WORK TO COMPLETE
Look through the data below and extract, unchanged, the lines from the one that contains "[run 2: per-layer routing]" to the one that contains "met4 | 4.6 | 9.51 | 0", both included.

DATASET RECORDS
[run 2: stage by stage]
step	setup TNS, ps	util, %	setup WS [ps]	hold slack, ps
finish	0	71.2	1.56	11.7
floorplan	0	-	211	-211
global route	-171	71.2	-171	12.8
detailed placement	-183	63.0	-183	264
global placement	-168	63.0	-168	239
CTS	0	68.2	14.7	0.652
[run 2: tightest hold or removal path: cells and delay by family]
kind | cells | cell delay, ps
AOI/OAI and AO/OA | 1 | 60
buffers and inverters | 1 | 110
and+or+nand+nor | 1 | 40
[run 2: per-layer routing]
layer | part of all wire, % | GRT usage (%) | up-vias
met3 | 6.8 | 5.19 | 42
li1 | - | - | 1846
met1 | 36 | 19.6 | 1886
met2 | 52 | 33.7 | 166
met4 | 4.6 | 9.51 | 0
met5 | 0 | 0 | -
$ cat src/pkg/uart_regs.svh
// Register offsets, field positions, reset values and timing counts of the UART core
`ifndef UART_REGS_SVH
`define UART_REGS_SVH

// ----------------------------------------------------------------------------
// Register offsets
// ----------------------------------------------------------------------------
`define A_HOLDING     5'h00
`define A_IRQ_STAT    5'h02
`define A_LINE_STAT   5'h04
`define A_SYS_STAT    5'h08
`define A_MODE_ONE    5'h09
`define A_MODE_TWO    5'h0a
`define A_LINE_CTRL   5'h0b
`define A_INVERT_CFG  5'h0e
`define A_TRIG_LEVELS 5'h10
`define A_TX_LEVEL    5'h11
`define A_RX_LEVEL    5'h12
`define A_MULT_PREDIV 5'h1a
`define A_BAUD_CFG    5'h1b
`define A_DIV_LOW     5'h1c
`define A_DIV_HIGH    5'h1d
`define A_CLK_SOURCE  5'h1e

// ----------------------------------------------------------------------------
// Field positions
// ----------------------------------------------------------------------------
`define B_RX_OFF      0
`define B_TX_OFF      1
`define B_FIFO_CLR    1
`define B_OUT_INV     5
`define B_IN_INV      4
`define B_RX_TRIG_IRQ 3
`define B_TX_TRIG_IRQ 4
`define B_TX_EMPTY    5
`define B_RX_EMPTY    6
`define B_PAR_ERR     2
`define B_FRAME_ERR   3
`define B_NOISE       5
`define B_CLK_READY   5
`define B_XTAL_SEL    1
`define B_CLK_EN      4
`define B_CLK_TO_PIN  7
`define B_RATE_2X     4
`define B_RATE_4X     5
`define B_STOP2       2
`define B_PAR_EN      3
`define B_PAR_EVEN    4

// ----------------------------------------------------------------------------
// Reset values and sizes
// ----------------------------------------------------------------------------
`define R_IRQ_STAT    8'h60
`define R_LINE_CTRL   8'h05
`define R_TRIG_LEVELS 8'hff
`define R_MULT_PREDIV 8'h01
`define R_DIV_LOW     8'h01
`define R_CLK_SOURCE  8'h08
`define FIFO_DEPTH    8'h80
`define TRIG_STEP     3

// ----------------------------------------------------------------------------
// Timing
// ----------------------------------------------------------------------------
`define CLK_NS        50
`define SETTLE_NS     100000
`define SETTLE_CYC    ((`SETTLE_NS + `CLK_NS - 1) / `CLK_NS)

`endif

$ cat src/pkg/uart_pkg.sv
// Types shared by the UART core
package uart_pkg;
  typedef enum logic [2:0] {TX_IDLE, TX_START, TX_DATA, TX_PAR, TX_STOP} tx_state_t;
  typedef enum logic [2:0] {RX_IDLE, RX_START, RX_DATA, RX_PAR, RX_STOP} rx_state_t;
endpackage : uart_pkg
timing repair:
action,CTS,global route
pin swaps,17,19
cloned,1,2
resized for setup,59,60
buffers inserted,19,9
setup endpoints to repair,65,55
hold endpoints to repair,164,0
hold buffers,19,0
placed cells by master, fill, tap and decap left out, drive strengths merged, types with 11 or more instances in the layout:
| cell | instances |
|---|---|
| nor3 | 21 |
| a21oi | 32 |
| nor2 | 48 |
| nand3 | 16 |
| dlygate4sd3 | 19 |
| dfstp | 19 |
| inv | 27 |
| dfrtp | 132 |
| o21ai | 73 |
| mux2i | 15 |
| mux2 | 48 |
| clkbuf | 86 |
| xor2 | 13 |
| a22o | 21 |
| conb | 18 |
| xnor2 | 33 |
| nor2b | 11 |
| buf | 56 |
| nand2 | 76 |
### config.mk
export PLATFORM = sky130hd
export DESIGN_NAME = wdt_reset_status
export DESIGN_NICKNAME = d
export VERILOG_FILES = /design/src/shared/wdt_pkg.sv /design/src/core/wdt_osc_counter.sv /design/src/core/wdt_reset_status.sv
export SDC_FILE = /design/constraint.sdc
export NUM_CORES = 1
export LEC_CHECK = 0
export BUFFER_PORTS_ARGS = -buffer_cell sky130_fd_sc_hd__clkbuf_2
export CORE_MARGIN = 2
export CORE_UTILIZATION = 30
export CTS_CLUSTER_DIAMETER = 200
export DETAILED_ROUTE_END_ITERATION = 12
export SYNTH_ARGS = -nofsm -noshare
export SYNTH_HDL_FRONTEND = slang
export SYNTH_SLANG_ARGS = --single-unit
### constraint.sdc
create_clock -name aclk -period 5 [get_ports aclk]
set_clock_uncertainty 0.1 [all_clocks]
set_input_delay 0.5 -clock aclk [delete_from_list [all_inputs] [get_ports aclk]]
set_output_delay 0.5 -clock aclk [all_outputs]
set_load 0.005 [all_outputs]
### src/shared/wdt_pkg.sv
// Purpose: shared constants for the watchdog and reset-cause block
// Assumes: AXI4-Lite, 32-bit data, byte addresses, one clock
// Notes:   offsets are byte addresses of one aligned word each
package wdt_pkg;

    // =====================================================================
    // bus
    localparam int          ADDR_W        = 12;
    localparam int          DATA_W        = 32;
    localparam logic [11:0] OFF_STATUS    = 12'h034;
    localparam logic [11:0] OFF_CTRL      = 12'h060;
    localparam logic [1:0]  RESP_OKAY     = 2'h0;
    localparam logic [1:0]  RESP_SLVERR   = 2'h2;

    // =====================================================================
    // reset_cause_status fields
    localparam int          ST_WD_SEEN    = 3;
    localparam int          ST_BROWNOUT   = 2;
    localparam int          ST_PIN_RESET  = 1;
    localparam int          ST_POWERUP    = 0;

    // =====================================================================
    // watchdog_control fields
    localparam int          CT_IRQ_FLAG   = 7;
    localparam int          CT_IRQ_EN     = 6;
    localparam int          CT_SEL3       = 5;
    localparam int          CT_UNLOCK     = 4;
    localparam int          CT_RST_EN     = 3;
    localparam logic [7:0]  CTRL_RESET    = 8'h00;

    // =====================================================================
    // timing
    localparam logic [2:0]  UNLOCK_CYCLES = 3'h4;
    localparam int          CNT_W         = 27;
    localparam int          BASE_OSC_CYC  = 2048;

    typedef enum logic [1:0] {
        MODE_STOP = 2'b00,
        MODE_IRQ  = 2'b01,
        MODE_RST  = 2'b10,
        MODE_BOTH = 2'b11
    } wd_mode_t;

endpackage : wdt_pkg

### src/core/wdt_osc_counter.sv
// Purpose: time-out counter running on sampled slow-oscillator ticks
// Assumes: tick is a one-cycle pulse per oscillator period
// Notes:   count at or past the limit minus one expires on the next tick
`timescale 1ns/1ns
module wdt_osc_counter
    import wdt_pkg::*;
#(
    parameter logic [CNT_W-1:0] BASE_CYCLES = CNT_W'(BASE_OSC_CYC)
) (
    // clock and reset
    input  wire logic       aclk,
    input  wire logic       aresetn,
    // control
    input  wire logic       tick,
    input  wire logic       restart,
    input  wire logic       run,
    input  wire logic [3:0] sel,
    // result
    output logic            expire_q
);

    logic [CNT_W-1:0] cnt_q;
    logic [CNT_W-1:0] limit;

    assign limit = BASE_CYCLES << sel;

    // shorter period chosen mid-count: a count already past expires next tick
    always_ff @(posedge aclk) begin
        if (!aresetn || restart || !run) begin
            cnt_q    <= '0;
            expire_q <= 1'b0;
        end else if (tick) begin
            if (cnt_q >= limit - CNT_W'(1)) begin
                cnt_q    <= '0;
                expire_q <= 1'b1;
            end else begin
                cnt_q    <= cnt_q + CNT_W'(1);
                expire_q <= 1'b0;
            end
        end else begin
            expire_q <= 1'b0;
        end
    end

endmodule : wdt_osc_counter
--- src/logic/sair_defines.svh ---
// Constants for the serial audio source controller
`ifndef SAIR_DEFINES_SVH
`define SAIR_DEFINES_SVH

// ----------------------------------------------------------------
// Register byte offsets
// ----------------------------------------------------------------
`define SAIR_OFF_CTRL 12'h000
`define SAIR_OFF_STATUS 12'h004
`define SAIR_OFF_L0 12'h008
`define SAIR_OFF_R0 12'h00c
`define SAIR_OFF_L1 12'h010
`define SAIR_OFF_R1 12'h014
`define SAIR_OFF_DEVCFG 12'h018

// ----------------------------------------------------------------
// Reset values and field codes
// ----------------------------------------------------------------
`define SAIR_CTRL_RST 8'h00
`define SAIR_DEVCFG_RST 5'h01
`define SAIR_FMT_I2S 2'h0
`define SAIR_FMT_LEFT 2'h1
`define SAIR_FMT_RIGHT 2'h2
`define SAIR_RATIO_32 2'h0
`define SAIR_RATIO_48 2'h1

// ----------------------------------------------------------------
// Timing
// ----------------------------------------------------------------
`define SAIR_CLK_NS 100
`define SAIR_SCLK_PERIOD_NS 800
`define SAIR_SCLK_HALF ((`SAIR_SCLK_PERIOD_NS / `SAIR_CLK_NS) / 2)
`define SAIR_MCLK_HALF 1

`endif

--- src/logic/sair_pkg.sv ---
// Types for the serial audio source controller
package sair_pkg;

  // Serial framing formats
  typedef enum logic [1:0] {
    SAIR_I2S = 2'b00,
    SAIR_LEFT_JUSTIFIED_FORMAT = 2'b01,
    SAIR_RIGHT_JUSTIFIED_FORMAT = 2'b10
  } sair_fmt_t;

  // Frame configuration latched at each frame start
  typedef struct packed {
    logic [1:0] fmt;
    logic [1:0] wlen;
    logic [1:0] ratio;
  } sair_cfg_t;

  // One frame of samples for both data lines
  typedef struct packed {
    logic [23:0] l0;
    logic [23:0] r0;
    logic [23:0] l1;
    logic [23:0] r1;
  } sair_samp_t;

  // Receiver-side control levels
  typedef struct packed {
    logic auto_detect;
    logic [1:0] rate_class;
    logic avoid_en;
    logic deemph_en;
  } sair_devctl_t;

  // Link pins driven toward the receiver
  typedef struct packed {
    logic mclk;
    logic sclk;
    logic lrclk;
    logic [1:0] sdata;
  } sair_link_t;

  // Complete module state
  typedef struct packed {
    logic [7:0] ctrl;
    logic [4:0] devcfg;
    sair_samp_t samp;
    sair_samp_t shadow;
    sair_cfg_t cfg;
    logic run;
    logic [7:0] div;
    logic [7:0] mdiv;
    logic [5:0] pos;
    sair_link_t link;
    logic taken;
    logic [15:0] fcnt;
    logic [31:0] prdata;
    logic pslverr;
  } sair_state_t;

endpackage : sair_pkg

ANSWER TO THIS EXERCISE
[run 2: per-layer routing]
layer | part of all wire, % | GRT usage (%) | up-vias
met3 | 6.8 | 5.19 | 42
li1 | - | - | 1846
met1 | 36 | 19.6 | 1886
met2 | 52 | 33.7 | 166
met4 | 4.6 | 9.51 | 0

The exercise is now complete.